Beneath this instruction is a listing. Transcribe from it only the stretch from the line with "gates resized | 297 | 13" through the line with "hold endpoints to repair | 0 | 0", both end lines included, exactly as written.
· · ·
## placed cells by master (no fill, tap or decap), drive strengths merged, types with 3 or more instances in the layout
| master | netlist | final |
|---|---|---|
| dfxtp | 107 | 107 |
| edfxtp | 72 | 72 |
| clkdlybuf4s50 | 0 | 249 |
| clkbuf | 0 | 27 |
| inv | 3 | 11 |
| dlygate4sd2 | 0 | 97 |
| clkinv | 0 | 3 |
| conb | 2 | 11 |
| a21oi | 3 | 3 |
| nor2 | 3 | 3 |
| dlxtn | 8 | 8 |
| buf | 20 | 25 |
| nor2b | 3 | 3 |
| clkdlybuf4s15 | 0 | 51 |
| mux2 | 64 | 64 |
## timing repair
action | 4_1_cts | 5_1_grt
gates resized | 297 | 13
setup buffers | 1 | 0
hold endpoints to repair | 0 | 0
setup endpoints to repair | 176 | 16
===== config.mk =====
export PLATFORM = sky130hd
export DESIGN_NAME = mem_Accel_B
export DESIGN_NICKNAME = mem_Accel_B
export VERILOG_FILES = /design/flow/design.v
export SDC_FILE = /design/flow/constraint.sdc
export NUM_CORES = 4
export LEC_CHECK = 1
export CORE_AREA = 10 10 308 308
export DIE_AREA = 0 0 318 318

===== constraint.sdc =====
current_design mem_Accel_B

set clk_period 25.7
set clk_io_pct 0.2

create_clock -name clk0 -period $clk_period [get_ports {clk}]

set non_clock_inputs [all_inputs -no_clocks]
set_input_delay [expr $clk_period * $clk_io_pct] -clock clk0 $non_clock_inputs
set_output_delay [expr $clk_period * $clk_io_pct] -clock clk0 [all_outputs]

===== design.v =====
module mem_Accel_B
(
  clk,
  rst,
  cmd,
  cmd_vld,
  cmd_rdy,
  resp,
  resp_vld,
  resp_rdy,
  mem_req_vld,
  mem_req_rdy,
  mem_req,
  mem_resp_vld,
  mem_resp
);
  input            clk;
  input            rst;
  input  [159:0]   cmd;
  input            cmd_vld;
  output           cmd_rdy;
  output [72:0]    resp;
  output           resp_vld;
  input            resp_rdy;
  output           mem_req_vld;
  input            mem_req_rdy;
  output [123:0]   mem_req;
  input            mem_resp_vld;
  input  [252:0]   mem_resp;
  wire [6:0]  funct;  
  wire [4:0]  rs2;    
  wire [4:0]  rs1;    
  wire        xd;     
  wire        xs1;    
  wire        xs2;    
  wire [4:0]  rd;     
  wire [6:0]  opcode; 
  wire [63:0] rs1_data;         
  wire [63:0] rs2_data;         
  assign funct       = cmd[6:0];
  assign rs2         = cmd[11:7];
  assign rs1         = cmd[16:12];
  assign xd          = cmd[17];
  assign xs1         = cmd[18];
  assign xs2         = cmd[19];
  assign rd          = cmd[24:20];
  assign opcode      = cmd[31:25];
  assign rs1_data    = cmd[95:32];
  assign rs2_data    = cmd[159:96];
  wire [63:0] resp_data;
  wire [4:0]  resp_rd;
  wire        SampleAccel_io_autl_acquire_valid;
  wire        ClientTileLinkIOArbiter_io_in_1_acquire_ready;
  wire        SampleAccel_io_interrupt;
  wire        SampleAccel_io_busy;
  assign resp = 
           {
           resp_data, 
           resp_rd, 
           SampleAccel_io_autl_acquire_valid, 
           ClientTileLinkIOArbiter_io_in_1_acquire_ready,
           SampleAccel_io_interrupt,
           SampleAccel_io_busy
           };
  assign SampleAccel_io_autl_acquire_valid = 1'b0;
  assign ClientTileLinkIOArbiter_io_in_1_acquire_ready = 1'b0;
  assign SampleAccel_io_interrupt = 1'b0;
  assign SampleAccel_io_busy = 1'b0;
  wire [39:0] mem_req_addr;
  wire [9:0]  mem_req_tag;
  wire [4:0]  mem_req_cmd;
  wire [2:0]  mem_req_typ;
  wire        mem_req_kill;
  wire        mem_req_phys;
  wire [63:0] mem_req_data;
  assign mem_req_tag  = 10'b0;
  assign mem_req_kill = 1'b0;
  assign mem_req_phys = 1'b1;
  assign mem_req = 
           {
             mem_req_addr,
             mem_req_tag,
             mem_req_cmd,
             mem_req_typ,
             mem_req_kill,
             mem_req_phys,
             mem_req_data
           };
  wire [39:0] mem_resp_addr;
  wire [9:0]  mem_resp_tag;
  wire [4:0]  mem_resp_cmd;
  wire [2:0]  mem_resp_typ;
  wire [63:0] mem_resp_data;
  wire        mem_resp_nack;
  wire        mem_resp_replay;
  wire        mem_resp_has_data;
  wire [63:0] mem_resp_data_word_bypass;
  wire [63:0] mem_resp_store_data;
  assign mem_resp_addr             = mem_resp[252:213];
  assign mem_resp_tag              = mem_resp[212:203];
  assign mem_resp_cmd              = mem_resp[202:198];
  assign mem_resp_typ              = mem_resp[197:195];
  assign mem_resp_data             = mem_resp[194:131];
  assign mem_resp_nack             = mem_resp[130];
  assign mem_resp_replay           = mem_resp[129];
  assign mem_resp_has_data         = mem_resp[128];
  assign mem_resp_data_word_bypass = mem_resp[127:64];
  assign mem_resp_store_data       = mem_resp[63:0];
  wire       cmd_go_ctrl_to_dpath;
  wire       mem_req_vld_ctrl_to_dpath;
  wire [4:0] mem_req_cmd_ctrl_to_dpath;
  wire       mem_go_ctrl_to_dpath;
  wire       mem_back_ctrl_to_dpath;
  wire       mem_resp_sel_ctrl_to_dpath;
  wire       rd_sel_ctrl_to_dpath;
  wire       resp_data_sel_ctrl_to_dpath;
  wire       cc_done_ctrl_to_dpath;
  mem_Accel_B_DPath mem_b_dpath
  (
    .dpath_clk                   ( clk ),
    .dpath_rst                   ( rst ),
    .dpath_P_rd                  ( rd ),
    .dpath_P_rs1_data            ( rs1_data ),
    .dpath_P_rs2_data            ( rs2_data ),
    .dpath_cmd_go                ( cmd_go_ctrl_to_dpath ),
    .dpath_I_mem_req_vld         ( mem_req_vld_ctrl_to_dpath ),
    .dpath_I_mem_req_cmd         ( mem_req_cmd_ctrl_to_dpath ),
    .dpath_mem_go                ( mem_go_ctrl_to_dpath ),
    .dpath_W_mem_req_vld         ( mem_req_vld ),
    .dpath_W_mem_req_cmd         ( mem_req_cmd ),
    .dpath_W_mem_req_data        ( mem_req_data ),
    .dpath_W_mem_req_addr        ( mem_req_addr ),
    .dpath_W_mem_req_typ         ( mem_req_typ ),
    .dpath_W_mem_resp_data       ( mem_resp_data ),
    .dpath_W_mem_resp_store_data ( mem_resp_store_data ),
    .dpath_W_rd_sel              ( rd_sel_ctrl_to_dpath ),
    .dpath_W_resp_data_sel       ( resp_data_sel_ctrl_to_dpath ),
    .dpath_W_mem_resp_sel        ( mem_resp_sel_ctrl_to_dpath ),
    .dpath_mem_back              ( mem_back_ctrl_to_dpath ),
    .dpath_cc_done               ( cc_done_ctrl_to_dpath ),
    .dpath_D_rd                  ( resp_rd ),
    .dpath_D_resp_data           ( resp_data )
  );
  mem_Accel_B_Ctrl mem_b_ctrl
  (
    .ctrl_clk           ( clk ),
    .ctrl_rst           ( rst ),
    .ctrl_cmd_vld       ( cmd_vld ),
    .ctrl_funct         ( funct ),
    .ctrl_mem_req_rdy   ( mem_req_rdy ),
    .ctrl_mem_resp_vld  ( mem_resp_vld ),
    .ctrl_resp_rdy      ( resp_rdy ),
    .ctrl_cmd_rdy       ( cmd_rdy ),
    .ctrl_cmd_go        ( cmd_go_ctrl_to_dpath ),
    .ctrl_mem_req_vld   ( mem_req_vld_ctrl_to_dpath ),
    .ctrl_mem_req_cmd   ( mem_req_cmd_ctrl_to_dpath ),
    .ctrl_mem_go        ( mem_go_ctrl_to_dpath ),
    .ctrl_mem_back      ( mem_back_ctrl_to_dpath ),
    .ctrl_rd_sel        ( rd_sel_ctrl_to_dpath ),
    .ctrl_resp_data_sel ( resp_data_sel_ctrl_to_dpath ),
    .ctrl_mem_resp_sel  ( mem_resp_sel_ctrl_to_dpath ),
    .ctrl_resp_vld      ( resp_vld ),
    .ctrl_cc_done       ( cc_done_ctrl_to_dpath )
  );
endmodule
· · ·
◆ **Exercise solution**
gates resized | 297 | 13
setup buffers | 1 | 0
hold endpoints to repair | 0 | 0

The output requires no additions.